# 模型侧代码demo

## 参考链接：

* [sklearn api](https://scikit-learn.org/stable/modules/classes.html#module-sklearn.neighbors)
* [sklearn linear model](https://scikit-learn.org/stable/modules/classes.html#module-sklearn.linear_model)
* [sklearn svm](https://scikit-learn.org/stable/modules/classes.html#module-sklearn.svm)
* [sklearn decision tree](https://scikit-learn.org/stable/modules/classes.html#module-sklearn.tree)
* [sklearn ensemble method](https://scikit-learn.org/stable/modules/classes.html#module-sklearn.ensemble)
* [xgboost](https://xgboost.readthedocs.io/en/latest/#)
* [lightgbm](https://lightgbm.readthedocs.io/en/latest/index.html)
* [sklearn clustering](https://scikit-learn.org/stable/modules/classes.html#module-sklearn.cluster)

# 有监督
## 导入模块

In [21]:
from sklearn.datasets import load_iris  # 导入数据

from sklearn.model_selection import train_test_split  # 划分训练测试集

from sklearn.preprocessing import StandardScaler  # 正态化

# model
from sklearn.linear_model import LogisticRegression, LogisticRegressionCV  # logistic regression
from sklearn.svm import SVC  # svm
from sklearn.tree import DecisionTreeClassifier  # 决策树
from sklearn.ensemble import RandomForestClassifier, GradientBoostingClassifier  # 随机森林 gbdt

# metrics
from sklearn.metrics import roc_curve, precision_recall_curve, confusion_matrix
from sklearn.metrics import accuracy_score, f1_score, precision_score, recall_score, roc_auc_score, auc
from sklearn.metrics import plot_roc_curve, plot_precision_recall_curve, plot_confusion_matrix

# hyper_parameter optimizers
from sklearn.model_selection import GridSearchCV, RandomizedSearchCV

# model validation
from sklearn.model_selection import cross_val_predict, cross_val_score  # cross_val_predict是将k折的预测合在一起，不具备泛化误差参考性

## 导入数据

In [5]:
X, y = load_iris(return_X_y=True)
X.shape

(150, 4)

## 划分训练、验证、测试集

In [18]:
random_state = 42
X_full_train, X_test, y_full_train, y_test = train_test_split(X, y, test_size=0.2, random_state=random_state, stratify=y)
X_train, X_dev, y_train, y_dev = train_test_split(X_full_train, y_full_train, test_size=0.2, random_state=random_state, stratify=y_full_train)

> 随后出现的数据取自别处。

## src/design/rreq_pkg.sv

```systemverilog
package rreq_pkg;

  // Fixed widths of the channel fields
  localparam int FIELD_W = 11;
  localparam int OP_W    = 2;

  // Depth of the service list
  localparam int MAX_PEOPLE = 1024;

  // Population after reset
  localparam int POP_RESET = 1024;

  // Command codes
  localparam logic [OP_W-1:0] OP_SERVE    = 2'd0;
  localparam logic [OP_W-1:0] OP_EXPEDITE = 2'd1;
  localparam logic [OP_W-1:0] OP_RESTART  = 2'd2;

  typedef struct packed {
    logic [OP_W-1:0]    operation;
    logic [FIELD_W-1:0] requester_id;
  } in_word_t;

  typedef struct packed {
    logic [FIELD_W-1:0] served_id;
  } out_word_t;

  typedef struct packed {
    logic [FIELD_W-1:0] population;
  } cfg_word_t;

  // Broadcast controls from the sequencer to every cell
  typedef struct packed {
    logic rebuild;   // load own position + 1
    logic rotate;    // front goes to the back of the live part
    logic move;      // shift right up to the found place, key enters at the front
    logic capture;   // register the key compare
  } cell_ctrl_t;

endpackage

```

## src/design/rreq_locate.sv

```systemverilog
module rreq_locate
  import rreq_pkg::*;
#(
  parameter int Depth = 1024,
  parameter int PosW  = 10
) (
  input  logic             clk,
  input  logic [Depth-1:0] match,
  output logic [PosW-1:0]  pos_r
);

  logic [PosW-1:0] pos_c;

  // Exactly one cell matches: OR the indexes of the set bits
  always_comb begin
    pos_c = '0;
    for (int i = 0; i < Depth; i++) begin
      if (match[i]) begin
        pos_c = pos_c | PosW'(i);
      end
    end
  end

  always_ff @(posedge clk) begin
    pos_r <= pos_c;
  end

endmodule

```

print(f'X_train size {X_train.shape}, y_train size {y_train.shape}')
print(f'X_dev size {X_dev.shape}, y_dev size {y_dev.shape}')
print(f'X_test size {X_test.shape}, y_test size {y_test.shape}')

X_train size (96, 4), y_train size (96,)
X_dev size (24, 4), y_dev size (24,)
X_test size (30, 4), y_test size (30,)


## 数据归一化

In [29]:
scaler = StandardScaler()
scaler.fit(X_train)

X_train_s = scaler.transform(X_train)
X_dev_s = scaler.transform(X_dev)
X_test_s = scaler.transform(X_test)

## 构建模型

In [79]:
lr_fit = LogisticRegression(random_state=random_state).fit(X_train_s, y_train)
svm_fit = SVC(random_state=random_state, probability=True).fit(X_train_s, y_train)
dt_fit = DecisionTreeClassifier(random_state=random_state).fit(X_train_s, y_train)
gbdt_fit = GradientBoostingClassifier(random_state=0).fit(X_train_s, y_train)

## 各种分数计算

In [80]:
model_dict = {
    'lr  ': lr_fit,
    'svm ': svm_fit,
    'dt  ': dt_fit,
    'gbdt': gbdt_fit
}

In [81]:
# confusion_matrix
for key, value in model_dict.items():
    pred = value.predict(X_dev_s)
    print(key+ ':\n', confusion_matrix(y_dev, pred))

lr  :
 [[8 0 0]
 [0 7 1]
 [0 0 8]]
svm :
 [[8 0 0]
 [0 7 1]
 [0 0 8]]
dt  :
 [[8 0 0]
 [0 7 1]
 [0 0 8]]
gbdt:
 [[8 0 0]
 [0 7 1]
 [0 0 8]]


In [99]:
# score
for key, clf in model_dict.items():
    pred = clf.predict(X_dev_s)  # 预测target label
    pred_prob = clf.predict_proba(X_dev_s)
    acc = accuracy_score(y_dev, pred)
    f1 = f1_score(y_dev, pred, average='weighted')
    precision = precision_score(y_dev, pred, average='weighted')
    recall = recall_score(y_dev, pred, average='weighted')
    roc_auc = roc_auc_score(y_dev, pred_prob, average='weighted', multi_class='ovr')
    print('{}, acc: {:.5f}, f1: {:.5f}, precision: {:.5f}, recall: {:.5f}, roc_auc: {:.5f}'\
          .format(key, acc, f1, precision, recall, roc_auc))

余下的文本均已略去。